Other laws make things even worse. Recently, the Guardian reported that many foreign women workers in the UAE have been raped by their employers, and when they become pregnant, are arrested and sentenced for the ‘crime’ of having sex outside marriage. Of course, the local courts do not punish the Arab men responsible for their pregnancies.

Many rich Gulf Arabs abroad have acquired a nasty image as a result of their huge gambling losses and the fortunes spent on commercial sex workers from Las Vegas to London. Along the way, they often break the law with their violent and depraved behaviour.

A Daily Mail report on a recent Beverley Hills scandal surrounding Prince Majed, one of the scores of sons of the late King Abdullah, detailed allegations of such a lurid nature that I can’t quote them in this family newspaper. His lawyer managed to get the criminal charges reduced to misdemeanour, but Majed’s female staff members have levelled a number of serious charges in the civil claim they have filed in court.

When he was asked to stop his abusive actions by a member of the staff, he is alleged to have yelled: “I am a prince and I do what I want. You are nobody!” Clearly, his country’s oil reserves have gone to his head. A few months ago, two Nepalese domestic workers in New Delhi accused their Saudi diplomat employer of rape. Before the police could question him, the Saudi embassy whisked him away to Riyadh, claiming diplomatic immunity.

It is this arrogance and sense of entitlement that has made these princes and their henchmen hated and mocked in equal measure across the world. And yet, because millions flock to the Gulf to seek work, many rich Arabs consider these people to be their slaves and treat them accordingly.

Most of the ruling elites in the Gulf states have never done a stroke of work, and yet are millionaires. No wonder the power and the privileges they are born into turn so many of them into monsters. Asian and African governments, needing the foreign exchange their nationals send home, offer their people little protection.

Richer and more powerful Western states are also often helpless when their citizens are subjected to barbaric punishments imposed by an opaque and terrifying legal system. There has been a recent media uproar over the sentence of 350 lashes awarded to Karl Andree, a 74-year-old British citizen, for making some wine at home.
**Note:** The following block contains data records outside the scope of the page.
$ cat src/rtl/core_pipe_decode_latch.sv
// rtl/core_pipe_decode_latch.sv - stage-2 entry register: drains fetch, holds one pre-classified
// instruction, halts after a trap until flush (16-bit legality set by CORE_RVC_EN)
module core_pipe_decode_latch
    import core_pipe_decode_latch_pkg::*;
#(
    parameter int XL           = CORE_XL,
    parameter int TRAP_CAUSE_W = CORE_TRAP_CAUSE_W
) (
    input  logic                     g_clk,
    input  logic                     g_resetn,
    input  logic                     flush,
    core_pipe_decode_latch_if.slave  bus
);

    s2_state_e               state_q, state_d;
    logic                    valid_q, valid_d;
    logic [31:0]             instr_q, instr_d;
    logic [XL:0]             pc_q;
    logic [XL:0]             npc_q;
    logic                    i16_q;
    logic                    trap_q;
    logic [TRAP_CAUSE_W-1:0] cause_q;

    logic                    present;
    logic                    halt;
    logic                    load;
    logic                    pd_trap;
    logic [TRAP_CAUSE_W-1:0] pd_cause;

    assign present = bus.s1_i16bit || bus.s1_i32bit;
    assign halt    = (state_q == ST_HALT);
    assign load    = present && (!valid_q || bus.s2_ready) && !flush && !halt;

    // 16-bit wins if fetch ever raised both, so the two eats stay exclusive
    assign bus.s1_eat_2 = load && bus.s1_i16bit;
    assign bus.s1_eat_4 = load && bus.s1_i32bit && !bus.s1_i16bit;

    assign instr_d = bus.s1_i16bit ? {16'h0000, bus.s1_instr[15:0]} : bus.s1_instr;

    core_pipe_predecode #(
        .TRAP_CAUSE_W (TRAP_CAUSE_W)
    ) u_predecode (
        .instr_i  (bus.s1_instr[15:0]),
        .i16bit_i (bus.s1_i16bit),
        .ferr_i   (bus.s1_ferr),
        .trap_o   (pd_trap),
        .cause_o  (pd_cause)
    );

    always_comb begin
        state_d = state_q;
        valid_d = valid_q;
        if (flush) begin
            state_d = ST_EMPTY;
            valid_d = 1'b0;
        end else if (load) begin
            valid_d = 1'b1;
            state_d = pd_trap ? ST_HALT : ST_FULL;
        end else if (valid_q && bus.s2_ready) begin
            valid_d = 1'b0;
            // A consumed trap leaves the block empty but still halted
            if (!halt) begin
                state_d = ST_EMPTY;
            end
        end
    end

    always_ff @(posedge g_clk) begin
        if (!g_resetn) begin
            state_q <= ST_EMPTY;
            valid_q <= 1'b0;
            instr_q <= '0;
            pc_q    <= '0;
            npc_q   <= '0;
            i16_q   <= 1'b0;
            trap_q  <= 1'b0;
            cause_q <= '0;
        end else begin
            state_q <= state_d;
            valid_q <= valid_d;
            if (load) begin
                instr_q <= instr_d;
                pc_q    <= bus.s1_pc;
                npc_q   <= bus.s1_npc;
                i16_q   <= bus.s1_i16bit;
                trap_q  <= pd_trap;
                cause_q <= pd_cause;
            end
        end
    end

    assign bus.s2_valid      = valid_q;
    assign bus.s2_instr      = instr_q;
    assign bus.s2_pc         = pc_q;
    assign bus.s2_npc        = npc_q;
    assign bus.s2_i16bit     = i16_q;
    assign bus.s2_trap       = trap_q;
    assign bus.s2_trap_cause = cause_q;

endmodule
But thanks to an intervention at the highest level, Mr Andree will not undergo the flogging.

David Cameron has been criticised in the media and by the opposition for not taking the Saudis to task for their abysmal human rights record. The sentence of crucifixion for a teenager for taking part in a demonstration has appalled millions across the world, even though a confession of subversion was allegedly extracted under torture.

This sense of impunity permeates the system to the extent that Saudi Arabia and its Gulf allies can bomb the impoverished state of Yemen to rubble to further their political agenda without interference from the rest of the world. When Saudi jets destroyed a hospital run by the Doctors Without Bor¬ders (MSF) organisation, the event was barely covered by the media, although according to the UN, this was the 39th medical facility in Yemen attacked since the Saudi bombing campaign began in March.

The Americans were rightly criticised when they hit the MSF hospital in Kunduz. But they accepted responsibility, President Obama apologised publicly, and there are three ongoing investigations. The Saudis have simply denied their role in the destruction of the hospital in Yemen, and have gone on bombing.

If its ideology had remained confined to the country’s borders, the world would not have cared. But given the clout Saudi Arabia has due to its oil wealth, and its moral authority among Muslims due to the presence of the two holy cities on its soil, it is able to influence events far out of proportion to its size.

Since 1973, when the sharp rise in oil prices filled the kingdom’s coffers, it has pushed its intolerant interpretation of Islam that has given legitimacy to a wide range of jihadi groups from Afghanistan to Algeria. From the Taliban to the self-styled Islamic State, we are now reaping what the House of Saud has sown.